> _Source records_
....

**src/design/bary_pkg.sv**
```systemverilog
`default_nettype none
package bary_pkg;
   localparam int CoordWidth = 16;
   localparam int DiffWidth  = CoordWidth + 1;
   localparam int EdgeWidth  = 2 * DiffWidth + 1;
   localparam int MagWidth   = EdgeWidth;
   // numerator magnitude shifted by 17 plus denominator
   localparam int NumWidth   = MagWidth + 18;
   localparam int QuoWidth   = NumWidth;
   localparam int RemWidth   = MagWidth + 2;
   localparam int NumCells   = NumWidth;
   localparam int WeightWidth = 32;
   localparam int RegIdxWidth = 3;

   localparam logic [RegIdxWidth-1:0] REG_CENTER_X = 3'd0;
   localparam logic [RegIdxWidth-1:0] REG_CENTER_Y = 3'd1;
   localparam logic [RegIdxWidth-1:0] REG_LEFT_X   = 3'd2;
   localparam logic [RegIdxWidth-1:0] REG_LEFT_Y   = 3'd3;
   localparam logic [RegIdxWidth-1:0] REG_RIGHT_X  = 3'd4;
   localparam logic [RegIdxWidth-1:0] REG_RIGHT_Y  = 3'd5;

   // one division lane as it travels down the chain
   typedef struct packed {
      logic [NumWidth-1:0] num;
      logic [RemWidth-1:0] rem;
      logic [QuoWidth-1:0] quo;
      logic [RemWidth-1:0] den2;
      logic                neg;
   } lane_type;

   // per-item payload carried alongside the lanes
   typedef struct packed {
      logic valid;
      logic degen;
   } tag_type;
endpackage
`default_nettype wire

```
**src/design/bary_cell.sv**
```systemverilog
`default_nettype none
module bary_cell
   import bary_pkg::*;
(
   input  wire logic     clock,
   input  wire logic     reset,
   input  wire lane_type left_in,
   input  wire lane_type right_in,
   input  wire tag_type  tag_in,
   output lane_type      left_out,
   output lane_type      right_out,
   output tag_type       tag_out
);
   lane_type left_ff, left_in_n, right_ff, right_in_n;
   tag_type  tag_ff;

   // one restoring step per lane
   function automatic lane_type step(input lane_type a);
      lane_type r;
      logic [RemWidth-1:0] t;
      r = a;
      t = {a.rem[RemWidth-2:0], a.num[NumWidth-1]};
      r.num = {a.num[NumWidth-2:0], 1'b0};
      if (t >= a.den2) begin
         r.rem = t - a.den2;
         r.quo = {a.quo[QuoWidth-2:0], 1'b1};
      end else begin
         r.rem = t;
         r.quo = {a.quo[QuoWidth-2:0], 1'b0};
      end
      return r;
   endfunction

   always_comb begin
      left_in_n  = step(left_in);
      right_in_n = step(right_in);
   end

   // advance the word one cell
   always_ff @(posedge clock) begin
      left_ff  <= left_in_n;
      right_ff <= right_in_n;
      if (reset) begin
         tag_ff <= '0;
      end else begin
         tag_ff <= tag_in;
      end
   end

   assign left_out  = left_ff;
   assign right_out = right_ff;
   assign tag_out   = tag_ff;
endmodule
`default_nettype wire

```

....

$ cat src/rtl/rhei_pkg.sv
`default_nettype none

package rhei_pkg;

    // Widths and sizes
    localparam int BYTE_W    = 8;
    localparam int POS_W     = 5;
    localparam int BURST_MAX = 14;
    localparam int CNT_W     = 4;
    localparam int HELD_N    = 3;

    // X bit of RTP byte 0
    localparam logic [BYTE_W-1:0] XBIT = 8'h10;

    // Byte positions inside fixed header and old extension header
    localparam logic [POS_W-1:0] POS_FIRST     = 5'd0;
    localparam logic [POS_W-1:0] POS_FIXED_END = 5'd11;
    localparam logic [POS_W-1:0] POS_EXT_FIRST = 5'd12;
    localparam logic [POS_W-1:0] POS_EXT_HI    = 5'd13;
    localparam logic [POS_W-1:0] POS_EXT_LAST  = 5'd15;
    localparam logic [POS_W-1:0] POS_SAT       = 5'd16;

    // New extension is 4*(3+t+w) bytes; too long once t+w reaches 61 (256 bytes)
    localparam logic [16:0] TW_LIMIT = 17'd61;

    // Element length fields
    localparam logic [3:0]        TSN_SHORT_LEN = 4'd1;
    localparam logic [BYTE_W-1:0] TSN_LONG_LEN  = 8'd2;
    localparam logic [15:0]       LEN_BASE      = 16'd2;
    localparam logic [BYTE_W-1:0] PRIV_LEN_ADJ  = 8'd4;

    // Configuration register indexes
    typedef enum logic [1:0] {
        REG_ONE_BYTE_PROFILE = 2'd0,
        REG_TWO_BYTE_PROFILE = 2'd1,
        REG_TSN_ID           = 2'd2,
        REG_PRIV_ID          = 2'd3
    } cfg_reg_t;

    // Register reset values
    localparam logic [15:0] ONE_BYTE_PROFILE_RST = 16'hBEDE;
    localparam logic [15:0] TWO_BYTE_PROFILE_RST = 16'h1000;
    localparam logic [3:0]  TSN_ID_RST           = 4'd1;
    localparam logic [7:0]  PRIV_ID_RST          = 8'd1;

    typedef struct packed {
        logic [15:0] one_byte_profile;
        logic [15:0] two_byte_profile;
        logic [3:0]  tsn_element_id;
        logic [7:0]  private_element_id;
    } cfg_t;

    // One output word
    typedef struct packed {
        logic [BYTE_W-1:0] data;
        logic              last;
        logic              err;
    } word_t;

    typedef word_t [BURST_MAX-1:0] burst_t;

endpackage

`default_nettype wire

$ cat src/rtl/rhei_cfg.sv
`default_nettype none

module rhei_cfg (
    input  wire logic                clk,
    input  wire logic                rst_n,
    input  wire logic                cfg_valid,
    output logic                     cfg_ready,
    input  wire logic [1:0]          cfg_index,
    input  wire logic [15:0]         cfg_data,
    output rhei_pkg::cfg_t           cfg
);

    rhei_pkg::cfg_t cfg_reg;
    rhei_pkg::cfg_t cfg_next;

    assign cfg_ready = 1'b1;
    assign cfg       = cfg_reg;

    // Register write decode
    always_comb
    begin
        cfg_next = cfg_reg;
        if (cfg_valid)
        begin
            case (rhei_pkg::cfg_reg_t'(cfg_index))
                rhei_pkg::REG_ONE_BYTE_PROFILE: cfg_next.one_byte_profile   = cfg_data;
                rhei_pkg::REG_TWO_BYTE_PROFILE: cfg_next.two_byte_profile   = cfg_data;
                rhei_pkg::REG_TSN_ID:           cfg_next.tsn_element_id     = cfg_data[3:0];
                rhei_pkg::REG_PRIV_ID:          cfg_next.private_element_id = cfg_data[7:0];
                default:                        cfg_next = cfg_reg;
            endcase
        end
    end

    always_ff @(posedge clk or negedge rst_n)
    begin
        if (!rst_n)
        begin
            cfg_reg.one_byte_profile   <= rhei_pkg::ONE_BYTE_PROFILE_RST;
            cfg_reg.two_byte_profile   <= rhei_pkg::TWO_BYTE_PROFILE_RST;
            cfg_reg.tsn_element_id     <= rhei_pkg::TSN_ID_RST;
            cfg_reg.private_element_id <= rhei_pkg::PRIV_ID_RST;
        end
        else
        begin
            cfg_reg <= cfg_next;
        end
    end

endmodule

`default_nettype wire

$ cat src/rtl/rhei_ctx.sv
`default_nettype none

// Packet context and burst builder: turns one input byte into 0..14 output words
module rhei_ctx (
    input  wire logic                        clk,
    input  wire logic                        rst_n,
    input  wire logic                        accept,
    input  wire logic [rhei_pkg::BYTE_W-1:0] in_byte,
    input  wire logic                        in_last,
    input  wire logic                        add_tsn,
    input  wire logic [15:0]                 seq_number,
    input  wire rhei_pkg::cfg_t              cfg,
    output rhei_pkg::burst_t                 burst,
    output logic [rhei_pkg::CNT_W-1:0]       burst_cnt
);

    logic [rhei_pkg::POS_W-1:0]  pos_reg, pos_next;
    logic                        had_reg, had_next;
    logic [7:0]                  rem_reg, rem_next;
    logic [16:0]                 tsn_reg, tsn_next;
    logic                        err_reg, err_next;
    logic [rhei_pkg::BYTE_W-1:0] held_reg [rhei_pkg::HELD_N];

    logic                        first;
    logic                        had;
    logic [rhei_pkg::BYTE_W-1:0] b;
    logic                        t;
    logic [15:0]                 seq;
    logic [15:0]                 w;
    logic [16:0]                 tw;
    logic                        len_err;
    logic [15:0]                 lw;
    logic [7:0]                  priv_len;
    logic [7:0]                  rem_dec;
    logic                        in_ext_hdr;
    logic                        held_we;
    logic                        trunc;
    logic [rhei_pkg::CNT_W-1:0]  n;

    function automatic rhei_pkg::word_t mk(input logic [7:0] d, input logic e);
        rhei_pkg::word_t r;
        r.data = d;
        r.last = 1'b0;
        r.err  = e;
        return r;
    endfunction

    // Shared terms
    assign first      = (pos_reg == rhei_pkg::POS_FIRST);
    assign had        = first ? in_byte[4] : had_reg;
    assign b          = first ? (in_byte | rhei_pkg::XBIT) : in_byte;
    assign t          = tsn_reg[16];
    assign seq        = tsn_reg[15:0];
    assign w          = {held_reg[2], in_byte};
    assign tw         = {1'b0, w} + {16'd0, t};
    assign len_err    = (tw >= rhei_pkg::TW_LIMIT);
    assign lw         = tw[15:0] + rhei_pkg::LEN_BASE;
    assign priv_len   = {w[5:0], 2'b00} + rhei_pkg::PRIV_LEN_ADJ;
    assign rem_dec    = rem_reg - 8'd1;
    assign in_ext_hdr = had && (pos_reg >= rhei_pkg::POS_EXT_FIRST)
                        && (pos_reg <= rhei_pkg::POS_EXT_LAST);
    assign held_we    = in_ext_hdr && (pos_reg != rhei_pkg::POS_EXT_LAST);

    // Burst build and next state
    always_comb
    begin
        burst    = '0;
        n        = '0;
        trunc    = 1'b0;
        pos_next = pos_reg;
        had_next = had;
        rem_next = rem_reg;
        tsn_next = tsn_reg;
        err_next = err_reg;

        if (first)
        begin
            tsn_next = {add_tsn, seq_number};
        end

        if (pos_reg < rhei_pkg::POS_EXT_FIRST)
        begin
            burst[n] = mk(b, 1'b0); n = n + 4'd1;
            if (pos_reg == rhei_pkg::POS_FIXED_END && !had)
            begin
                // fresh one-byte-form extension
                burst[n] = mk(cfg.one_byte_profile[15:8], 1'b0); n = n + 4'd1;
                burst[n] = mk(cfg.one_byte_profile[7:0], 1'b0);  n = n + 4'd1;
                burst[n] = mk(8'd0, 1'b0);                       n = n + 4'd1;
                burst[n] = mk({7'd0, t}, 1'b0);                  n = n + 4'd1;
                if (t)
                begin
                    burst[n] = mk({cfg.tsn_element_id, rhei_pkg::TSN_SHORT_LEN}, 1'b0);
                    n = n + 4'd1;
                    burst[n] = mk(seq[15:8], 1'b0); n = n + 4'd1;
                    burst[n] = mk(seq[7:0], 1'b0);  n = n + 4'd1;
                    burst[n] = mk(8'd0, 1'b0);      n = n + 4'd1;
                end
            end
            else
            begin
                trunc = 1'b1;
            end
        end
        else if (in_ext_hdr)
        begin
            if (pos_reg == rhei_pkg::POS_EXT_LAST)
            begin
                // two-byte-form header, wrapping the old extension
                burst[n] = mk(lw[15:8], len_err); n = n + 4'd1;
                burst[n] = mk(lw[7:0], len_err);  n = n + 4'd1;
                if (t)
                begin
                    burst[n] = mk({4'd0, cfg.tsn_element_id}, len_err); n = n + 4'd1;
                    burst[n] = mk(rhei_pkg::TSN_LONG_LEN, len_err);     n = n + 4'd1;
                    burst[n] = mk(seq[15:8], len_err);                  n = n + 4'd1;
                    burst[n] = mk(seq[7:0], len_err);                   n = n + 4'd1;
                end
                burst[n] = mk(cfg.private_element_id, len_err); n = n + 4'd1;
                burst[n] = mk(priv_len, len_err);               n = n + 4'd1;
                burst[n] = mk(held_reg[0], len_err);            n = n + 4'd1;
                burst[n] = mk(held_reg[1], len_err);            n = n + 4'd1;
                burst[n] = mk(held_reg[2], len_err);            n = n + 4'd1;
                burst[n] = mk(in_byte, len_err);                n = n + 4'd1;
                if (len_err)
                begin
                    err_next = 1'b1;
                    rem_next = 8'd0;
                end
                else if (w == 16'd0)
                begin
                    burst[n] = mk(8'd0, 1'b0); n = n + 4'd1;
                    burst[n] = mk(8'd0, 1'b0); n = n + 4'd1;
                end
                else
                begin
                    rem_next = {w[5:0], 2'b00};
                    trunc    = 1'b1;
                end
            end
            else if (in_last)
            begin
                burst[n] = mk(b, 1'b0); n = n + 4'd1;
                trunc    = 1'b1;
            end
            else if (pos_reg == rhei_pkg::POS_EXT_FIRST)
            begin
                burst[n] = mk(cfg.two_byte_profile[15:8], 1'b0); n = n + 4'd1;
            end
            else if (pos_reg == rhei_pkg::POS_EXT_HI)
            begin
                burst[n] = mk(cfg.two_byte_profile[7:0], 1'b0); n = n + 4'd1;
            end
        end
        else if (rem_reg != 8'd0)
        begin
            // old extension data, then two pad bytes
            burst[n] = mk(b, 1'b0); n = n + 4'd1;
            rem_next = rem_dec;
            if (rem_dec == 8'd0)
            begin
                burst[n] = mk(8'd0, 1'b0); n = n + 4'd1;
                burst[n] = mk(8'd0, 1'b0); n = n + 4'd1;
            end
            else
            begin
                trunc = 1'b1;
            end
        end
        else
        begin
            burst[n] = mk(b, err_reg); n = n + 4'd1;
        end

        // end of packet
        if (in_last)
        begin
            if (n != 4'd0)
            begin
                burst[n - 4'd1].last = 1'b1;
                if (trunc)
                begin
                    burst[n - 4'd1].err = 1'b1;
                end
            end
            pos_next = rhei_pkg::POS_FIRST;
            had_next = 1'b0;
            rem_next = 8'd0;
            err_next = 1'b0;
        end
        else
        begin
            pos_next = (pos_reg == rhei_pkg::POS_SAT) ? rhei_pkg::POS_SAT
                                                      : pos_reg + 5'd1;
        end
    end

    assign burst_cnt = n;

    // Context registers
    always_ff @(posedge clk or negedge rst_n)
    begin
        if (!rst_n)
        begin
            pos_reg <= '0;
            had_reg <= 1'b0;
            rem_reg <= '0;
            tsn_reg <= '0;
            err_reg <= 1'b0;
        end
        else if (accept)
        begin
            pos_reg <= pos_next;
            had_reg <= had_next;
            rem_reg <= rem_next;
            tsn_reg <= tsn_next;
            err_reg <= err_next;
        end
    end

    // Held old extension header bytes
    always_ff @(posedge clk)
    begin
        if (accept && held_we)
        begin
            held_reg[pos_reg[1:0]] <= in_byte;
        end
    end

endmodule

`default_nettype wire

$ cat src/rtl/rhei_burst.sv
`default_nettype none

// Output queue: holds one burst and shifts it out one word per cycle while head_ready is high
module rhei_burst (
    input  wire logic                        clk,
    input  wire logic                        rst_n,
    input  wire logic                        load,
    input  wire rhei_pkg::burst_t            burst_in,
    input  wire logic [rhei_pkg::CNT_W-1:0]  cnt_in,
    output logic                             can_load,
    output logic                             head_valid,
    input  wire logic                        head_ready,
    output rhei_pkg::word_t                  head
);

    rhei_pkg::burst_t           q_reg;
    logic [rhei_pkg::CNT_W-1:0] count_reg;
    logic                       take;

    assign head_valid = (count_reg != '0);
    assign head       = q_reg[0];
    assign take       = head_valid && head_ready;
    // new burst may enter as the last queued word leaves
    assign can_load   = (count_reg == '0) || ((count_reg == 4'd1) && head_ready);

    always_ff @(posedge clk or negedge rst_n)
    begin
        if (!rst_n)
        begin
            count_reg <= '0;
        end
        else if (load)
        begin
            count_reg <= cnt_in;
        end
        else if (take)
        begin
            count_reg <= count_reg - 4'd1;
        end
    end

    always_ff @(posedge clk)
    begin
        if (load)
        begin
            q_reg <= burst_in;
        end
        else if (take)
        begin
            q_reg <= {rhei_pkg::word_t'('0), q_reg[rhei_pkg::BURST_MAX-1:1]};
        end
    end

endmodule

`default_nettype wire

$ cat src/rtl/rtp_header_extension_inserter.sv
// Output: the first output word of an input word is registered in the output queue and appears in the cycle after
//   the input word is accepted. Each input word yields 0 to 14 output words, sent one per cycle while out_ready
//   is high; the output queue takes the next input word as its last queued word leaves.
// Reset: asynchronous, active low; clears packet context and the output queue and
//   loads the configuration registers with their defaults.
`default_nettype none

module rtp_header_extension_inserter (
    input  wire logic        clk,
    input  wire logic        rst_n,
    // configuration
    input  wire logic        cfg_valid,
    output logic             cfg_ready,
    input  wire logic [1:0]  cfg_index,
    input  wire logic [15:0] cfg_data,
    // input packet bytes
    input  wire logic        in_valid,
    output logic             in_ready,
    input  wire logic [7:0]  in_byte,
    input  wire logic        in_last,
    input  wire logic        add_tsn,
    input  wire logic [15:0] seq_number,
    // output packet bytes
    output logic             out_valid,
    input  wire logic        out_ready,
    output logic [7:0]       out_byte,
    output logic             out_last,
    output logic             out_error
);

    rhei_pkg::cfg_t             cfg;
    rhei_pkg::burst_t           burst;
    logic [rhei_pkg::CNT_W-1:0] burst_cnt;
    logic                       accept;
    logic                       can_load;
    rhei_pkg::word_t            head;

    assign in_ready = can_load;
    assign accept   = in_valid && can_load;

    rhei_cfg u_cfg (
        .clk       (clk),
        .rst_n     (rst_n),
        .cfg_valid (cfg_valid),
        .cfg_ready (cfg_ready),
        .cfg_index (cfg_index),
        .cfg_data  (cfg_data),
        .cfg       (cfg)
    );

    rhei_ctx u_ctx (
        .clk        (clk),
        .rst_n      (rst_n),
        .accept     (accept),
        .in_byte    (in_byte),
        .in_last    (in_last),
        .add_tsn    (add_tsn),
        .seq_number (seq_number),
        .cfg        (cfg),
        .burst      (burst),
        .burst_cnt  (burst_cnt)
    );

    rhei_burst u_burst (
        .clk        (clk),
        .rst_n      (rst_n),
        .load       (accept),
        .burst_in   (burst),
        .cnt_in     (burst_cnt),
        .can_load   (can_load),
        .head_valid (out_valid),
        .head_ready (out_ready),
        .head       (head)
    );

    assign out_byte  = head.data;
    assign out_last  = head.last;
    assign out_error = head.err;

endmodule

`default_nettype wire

....

Report all lines of the data that include the word "cycle".

> _Result for this task_
// Output queue: holds one burst and shifts it out one word per cycle while head_ready is high
// Output: the first output word of an input word is registered in the output queue and appears in the cycle after
//   the input word is accepted. Each input word yields 0 to 14 output words, sent one per cycle while out_ready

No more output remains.